◆ **PROBLEM**
Go line by line through the data and copy those with the word "they".

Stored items
=== Begin Enclosure ===
**src/rtl/ufp_from_fp32_pipe.sv**
```systemverilog
// ---------------------------------------------------------------------------
// ufp_from_fp32_pipe
//
// Two-stage pipelined converter from an IEEE-754 single-precision bit pattern
// to an unsigned fixed-point value in WL.QW format (IW = WL - QW integer bits).
// Rounding, overflow handling and exception flags are fully defined in
// hardware, so this block can replace simulation-only real-to-ufp conversion
// (e.g. for scene constants loaded from memory).
//
//   S1: unpack, classify, align (integer part + guard bit, pre-round overflow)
//   S2: round, detect post-round overflow, saturate or wrap, drive outputs
//
// Parameters
//   WL            total output word length (2..32)
//   QW            output fraction bits (0 <= QW < WL)
//   SATURATE      1: overflow clamps to all-ones; 0: wrap to the low WL bits
//   ROUND_NEAREST 1: round to nearest, ties away from zero; 0: truncate
//
// Ports
//   clk        clock
//   rst_n      synchronous active-low reset
//   in_valid   in_bits is valid
//   in_ready   block accepts in_bits this cycle (no path from in_valid)
//   in_bits    fp32 bit pattern
//   out_valid  result is valid
//   out_ready  consumer accepts the result
//   out_val    ufp result
//   out_ovf    magnitude >= 2^IW after rounding, or input was +inf
//   out_neg    input was negative and nonzero; out_val forced to 0
//   out_nan    input was NaN; out_val forced to 0
// ---------------------------------------------------------------------------
module ufp_from_fp32_pipe #(
  parameter int WL            = 16,
  parameter int QW            = 8,
  parameter bit SATURATE      = 1'b1,
  parameter bit ROUND_NEAREST = 1'b1
) (
  input  logic          clk,
  input  logic          rst_n,
  input  logic          in_valid,
  output logic          in_ready,
  input  logic [31:0]   in_bits,
  output logic          out_valid,
  input  logic          out_ready,
  output logic [WL-1:0] out_val,
  output logic          out_ovf,
  output logic          out_neg,
  output logic          out_nan
);

  localparam int IW = WL - QW;

  // Input classes resolved in S1; S2 only does arithmetic for CLS_NORM.
  typedef enum logic [2:0] {
    CLS_NORM,  // positive normal number
    CLS_ZERO,  // zero or denormal of either sign (denormals flush to zero)
    CLS_NAN,   // any NaN
    CLS_PINF,  // +infinity
    CLS_NEG    // negative nonzero, including -infinity
  } cls_e;

  // -------------------------------------------------------------------------
  // Handshake
  // -------------------------------------------------------------------------
  logic s1_valid;
  logic s1_adv;   // S1 contents move into S2 this cycle

  // Both terms are registered state or out_ready, so in_ready never depends
  // on in_valid.
  assign s1_adv   = !out_valid || out_ready;
  assign in_ready = !s1_valid || s1_adv;

  // -------------------------------------------------------------------------
  // S1 combinational: unpack, classify, align
  // -------------------------------------------------------------------------
  logic        in_sign;
  logic [7:0]  in_exp;
  logic [22:0] in_frac;
  logic [23:0] in_mant;

  assign in_sign = in_bits[31];
  assign in_exp  = in_bits[30:23];
  assign in_frac = in_bits[22:0];
  assign in_mant = {1'b1, in_frac};

  cls_e cls_d;

  always_comb begin
    // NOTE: combinational blocks use blocking assignments and give every
    // output a default first, so no path can infer a latch.
    cls_d = CLS_NORM;
    if (in_exp == 8'hFF) begin
      if (in_frac != '0) cls_d = CLS_NAN;
      else if (in_sign)  cls_d = CLS_NEG;
      else               cls_d = CLS_PINF;
    end else if (in_exp == 8'h00) begin
      cls_d = CLS_ZERO;
    end else if (in_sign) begin
      cls_d = CLS_NEG;
    end
  end

  // Scaled value is M * 2^sh with sh = e - 150 + QW. Only the low WL bits of
  // the integer part are kept: in range they hold the whole result, and on
  // overflow they are exactly what wrap mode must emit. Sticky is not kept
  // because ties-away rounding depends on the guard bit alone.
  int          sh;
  int          rsh_amt;
  logic [24:0] rsh;       // {integer part, guard} after a right shift
  logic [WL-1:0] int_d;
  logic        guard_d;
  logic        pre_ovf_d;

  always_comb begin
    sh        = int'(in_exp) - 150 + QW;
    rsh_amt   = -sh;
    rsh       = '0;
    int_d     = '0;
    guard_d   = 1'b0;
    pre_ovf_d = (int'(in_exp) - 127) >= IW;
    if (sh >= 0) begin
      // Exact left shift; shifts of WL or more leave no bits in the word.
      if (sh < WL) int_d = WL'({32'd0, in_mant} << sh[4:0]);
    end else if (rsh_amt < 26) begin
      rsh     = {in_mant, 1'b0} >> rsh_amt[4:0];
      int_d   = WL'(rsh[24:1]);
      guard_d = rsh[0];
    end
    // Right shifts of 26 or more: integer 0, guard 0 (defaults above).
  end

  // -------------------------------------------------------------------------
  // S1 registers
  // -------------------------------------------------------------------------
  cls_e          s1_cls;
  logic [WL-1:0] s1_int;
  logic          s1_guard;
  logic          s1_pre_ovf;

  always_ff @(posedge clk) begin
    if (!rst_n) begin
      s1_valid <= 1'b0;
    end else if (in_ready) begin
      s1_valid <= in_valid;
    end
  end

  // NOTE: payload registers carry no reset; they are only ever observed
  // while the matching valid bit is set, and that bit is reset.
  always_ff @(posedge clk) begin
    if (in_ready && in_valid) begin
      s1_cls     <= cls_d;
      s1_int     <= int_d;
      s1_guard   <= guard_d;
      s1_pre_ovf <= pre_ovf_d;
    end
  end

  // -------------------------------------------------------------------------
  // S2 combinational: round, overflow, saturate/wrap
  // -------------------------------------------------------------------------
  logic          rnd;
  logic [WL:0]   sum;     // one extra bit catches the rounding carry
  logic [WL-1:0] val_d;
  logic          ovf_d;
  logic          neg_d;
  logic          nan_d;

  always_comb begin
    rnd   = ROUND_NEAREST ? s1_guard : 1'b0;
    sum   = {1'b0, s1_int} + {{WL{1'b0}}, rnd};
    val_d = '0;
    ovf_d = 1'b0;
    neg_d = 1'b0;
    nan_d = 1'b0;
    case (s1_cls)
      CLS_NAN:  nan_d = 1'b1;
      CLS_NEG:  neg_d = 1'b1;
      CLS_ZERO: val_d = '0;
      // +inf saturates whatever SATURATE says.
      CLS_PINF: begin
        val_d = '1;
        ovf_d = 1'b1;
      end
      default: begin
        ovf_d = s1_pre_ovf || sum[WL];
        val_d = (ovf_d && SATURATE) ? '1 : sum[WL-1:0];
      end
    endcase
  end

  // -------------------------------------------------------------------------
  // S2 registers (the outputs). These are reset so the port values are
  // defined as zero during and right after reset.
  // -------------------------------------------------------------------------
  always_ff @(posedge clk) begin
    if (!rst_n) begin
      out_valid <= 1'b0;
      out_val   <= '0;
      out_ovf   <= 1'b0;
      out_neg   <= 1'b0;
      out_nan   <= 1'b0;
    end else if (s1_adv) begin
      out_valid <= s1_valid;
      if (s1_valid) begin
        out_val <= val_d;
        out_ovf <= ovf_d;
        out_neg <= neg_d;
        out_nan <= nan_d;
      end
    end
  end

endmodule

```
=== End Enclosure ===
◆ **RESPONSE**
  // the integer part are kept: in range they hold the whole result, and on
  // overflow they are exactly what wrap mode must emit. Sticky is not kept
  // NOTE: payload registers carry no reset; they are only ever observed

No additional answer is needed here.